Area of Expertise:
Guirag Poochikian, PhD
Guirag is the former FDA Associate Director for Regulatory Science and Policy, Office of New Drug Quality Assessment. He has more than 25 years of regulatory science experience at FDA, which includes regulating oral inhalation and nasal inhalation drug products; assessing compliance with pharmaceutical cGMPs; developing CMC Agency guidances; and participating on counterfeit drug and drug quality task forces. He assists pharmaceutical manufacturers in designing research and development efforts, addressing CMC documentation issues for Agency review, complying with cGMPs, preparing for FDA meetings, evaluating excipients in drug products, and formulating inhalation products. Guirag is particularly expert in the development of inhalation drug products, including inhalation aerosols, dry powder inhalers, nasal preparations, and a variety of other dosage forms.

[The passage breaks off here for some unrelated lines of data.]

File: config.mk
export PLATFORM = sky130hd
export DESIGN_NAME = vlpd_decode
export DESIGN_NICKNAME = d
export VERILOG_FILES = /design/src/rtl/vlpd_pkg.sv /design/src/rtl/vlpd_decode.sv
export SDC_FILE = /design/constraint.sdc
export NUM_CORES = 1
export LEC_CHECK = 0
export BUFFER_PORTS_ARGS = -buffer_cell sky130_fd_sc_hd__clkbuf_2
export CAP_MARGIN = 25
export CORE_ASPECT_RATIO = 0.6
export CORE_UTILIZATION = 45
export DETAILED_ROUTE_END_ITERATION = 16
export MAX_ROUTING_LAYER = met4
export PLACE_DENSITY_LB_ADDON = 0.08
export REMOVE_ABC_BUFFERS = 1
export SLEW_MARGIN = 10
export SYNTH_ARGS = -nofsm -noshare
export SYNTH_HDL_FRONTEND = slang
export SYNTH_SLANG_ARGS = --single-unit
export TNS_END_PERCENT = 5
File: constraint.sdc
create_clock -name clk -period 4.7 [get_ports clk]
set_input_delay 0.705 -clock clk [delete_from_list [all_inputs] [get_ports clk]]
set_output_delay 0.705 -clock clk [all_outputs]
set_load 0.005 [all_outputs]
File: src/rtl/vlpd_pkg.sv
// shared types and constants for the varint length-prefixed deframer
package vlpd_pkg;

	localparam int unsigned LEN_W = 30;
	localparam int unsigned ACC_W = 64;
	localparam int unsigned SHIFT_W = 7;

	localparam logic [LEN_W-1:0] MAX_FRAME_LEN_RST = 30'd1000000000;

	localparam logic [1:0] KIND_PAYLOAD = 2'd0;
	localparam logic [1:0] KIND_LENGTH = 2'd1;
	localparam logic [1:0] KIND_ERROR = 2'd2;

	localparam logic [1:0] ERR_TOO_LONG = 2'd0;
	localparam logic [1:0] ERR_ZERO = 2'd1;
	localparam logic [1:0] ERR_TOO_LARGE = 2'd2;

	typedef struct packed {
		logic [1:0] out_kind;
		logic [7:0] out_byte;
		logic [LEN_W-1:0] frame_length;
		logic last;
		logic [1:0] err_code;
	} result_t;

endpackage
### src/sv/tsws_pkg.sv
`timescale 1ns / 1ps
// ----------------------------------------------------------------------------
// tsws_pkg
// Shared types and constants for the token stream word segmenter.
// ----------------------------------------------------------------------------
package tsws_pkg;

  localparam int unsigned TOKEN_W = 8;
  localparam int unsigned WORD_W  = 16;
  localparam int unsigned FRAME_W = 16;

  localparam logic [FRAME_W-1:0] FRAME_TOP = 16'hFFFF;

  localparam int unsigned FIFO_DEPTH = 4;
  localparam int unsigned PTR_W      = 2;
  localparam int unsigned CNT_W      = 3;

  localparam logic KIND_LETTER = 1'b0;
  localparam logic KIND_WORD   = 1'b1;

  typedef enum logic [1:0] {
    REG_LEXICON_MODE  = 2'd0,
    REG_SILENCE_INDEX = 2'd1,
    REG_BLANK_INDEX   = 2'd2,
    REG_BLANK_PRESENT = 2'd3
  } reg_idx_t;

  typedef struct packed {
    logic               kind;
    logic [WORD_W-1:0]  value;
    logic [FRAME_W-1:0] begin_frame;
    logic [FRAME_W-1:0] end_frame;
    logic               last;
  } result_t;

endpackage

During his tenure at FDA, Guirag also served as a Supervisory Chemist in the Division of Oncology and Pulmonary Drug Products and Pulmonary and Allergy Drug Products, a Supervisory Chemist in the Division of Surgical Dental Drug Products, and a Review Chemist in the Division of Oncology and Radiopharmaceutical Drug Products. He has a Ph.D. in Medicinal Chemistry from The Ohio State University and a B.S. in Pharmacy from the American University of Beirut, Lebanon.